Chciał odejść. Shizuo złapał go za nadgarstek. Izaya szarpnął ręką.

— To, że po raz pierwszy po prostu przyszedłeś na imprezę, jest najlepszym prezentem — powiedział Shizuo.

Informator zastanawiał się, jak bardzo pijany był blondyn, że coś takiego w ogóle przeszło mu przez usta. Nie zdążył jednak odpowiedzieć. Z wnętrza dobiegł radosny okrzyk Togusy.

— Ej! Przyszedł tort!?

— Tort? Ale nikt nie zamawiał… — bełkotał Shinra, holowany i podtrzymywany przez coraz bardziej spanikowaną Celty.

Dullahan wyciągnęła telefon i wystukała coś, po czym pokazała wiadomość dostawcy, który wtaszczył ogromne pudło z ciastem.

— Nie mam pojęcia. Jest już opłacone, na nazwisko Orihara. — Kurier podrapał się po głowie. — Adres się zgadza. Smacznego. To cud, że ktoś je wziął — po odwołaniu zamówienia byłem pewien, że się zmarnuje.

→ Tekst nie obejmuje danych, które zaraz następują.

Source: an optimization exercise on an open RTL-to-GDS flow (aim: small area). Production flows keep margins and buffers that such runs may drop.
Only simulation tests tie the RTL to the original design; equivalence was not proved.
Power figures rest on the tool's default switching activity, not on a simulated workload.

===== design/flow/flow/run.sh =====
#!/bin/bash
# Standard layout with three changes: an area-oriented ABC script in
# synthesis, port buffers made from the smallest buffer cell, and a clock
# tree of small buffers without dummy loads.
set -euo pipefail
W="$(cd "$(dirname "$0")/.." && pwd)"
export AREA_ABC_SCRIPT="$W/flow/area.abc"
export FLOW_SYNTH_TCL="$W/synth_recipe.tcl"
export BUFFER_PORTS_ARGS="-buffer_cell sky130_fd_sc_hd__buf_1"
export CTS_ARGS="-sink_clustering_enable -repair_clock_nets -dont_use_dummy_load -buf_list sky130_fd_sc_hd__clkbuf_4 -sink_clustering_size 8 -sink_clustering_max_diameter 40 -sink_buffer_max_cap_derate 1.0"
sed "s|SYNTH_SCRIPT=[^ ]*|SYNTH_SCRIPT=$W/flow/synth_area.tcl|" "$W/standard.sh" > "$W/standard_area.sh"
grep -q "SYNTH_SCRIPT=$W/flow/synth_area.tcl" "$W/standard_area.sh"
bash "$W/standard_area.sh" > "$W/standard_flow.log" 2>&1

===== design/flow/flow/area.abc =====
strash
ifraig
dc2
dch -f
amap -m -F 2 -A 8
topo
stime -c
dnsize -c

===== design/flow/flow/synth_area.tcl =====
# The standard flow's synthesis script, with the ABC step run on an area-oriented script
# (flow/area.abc) instead of ORFS's delay-oriented one.  Everything else,
# including flip-flop mapping, is synth_recipe.tcl unchanged.
proc abc {args} {
  set i [lsearch $args -script]
  if {$i >= 0} { lset args [expr {$i + 1}] $::env(AREA_ABC_SCRIPT) }
  yosys abc {*}$args
}
source $::env(FLOW_SYNTH_TCL)

===== design/flow/standard.sh =====
#!/bin/bash
# synth_recipe.tcl (not shown) runs the flow's synth.tcl, then flattens the netlist and writes it again
# the make line also repeats each setting of config.mk as NAME=value (left out here)
make -C /OpenROAD-flow-scripts/flow DESIGN_CONFIG=/design/flow/config.mk WORK_HOME=/design/flow/orfs CLKGATE_MAP_FILE= SYNTH_SCRIPT=/design/flow/synth_recipe.tcl "${@:-finish}"

===== design/flow/config.mk =====
export PLATFORM = sky130hd
export DESIGN_NAME = video_core
export DESIGN_NICKNAME = video_core
export VERILOG_FILES = /design/flow/design.v
export SDC_FILE = /design/flow/constraint.sdc
export NUM_CORES = 4
export LEC_CHECK = 0
export CAP_MARGIN = 20
export CORE_MARGIN = 2
export CORE_UTILIZATION = 40
export PLACE_DENSITY = 0.6
export SLEW_MARGIN = 20

===== design/flow/constraint.sdc =====
create_clock -name core_clock -period 10.0 [get_ports {clk}]
set_input_delay 2.0000 -clock core_clock [delete_from_list [all_inputs] [get_ports {clk}]]
set_output_delay 2.0000 -clock core_clock [all_outputs]
set_load 0.01 [all_outputs]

Pożegnał się i wyszedł. Celty natychmiast zaczęła wypytywać siostry Izayi, czy to ich sprawka. Obie pokręciły głowami i zgodnie wskazały na brata, przez drzwi balkonowe.

— Izaya? — Shizuo zmrużył oczy, próbując połączyć fakty.

— Zdechnij na cukrzycę, Shizu-chan — mruknął informator, co oczywiście znaczyło: wszystkiego najlepszego.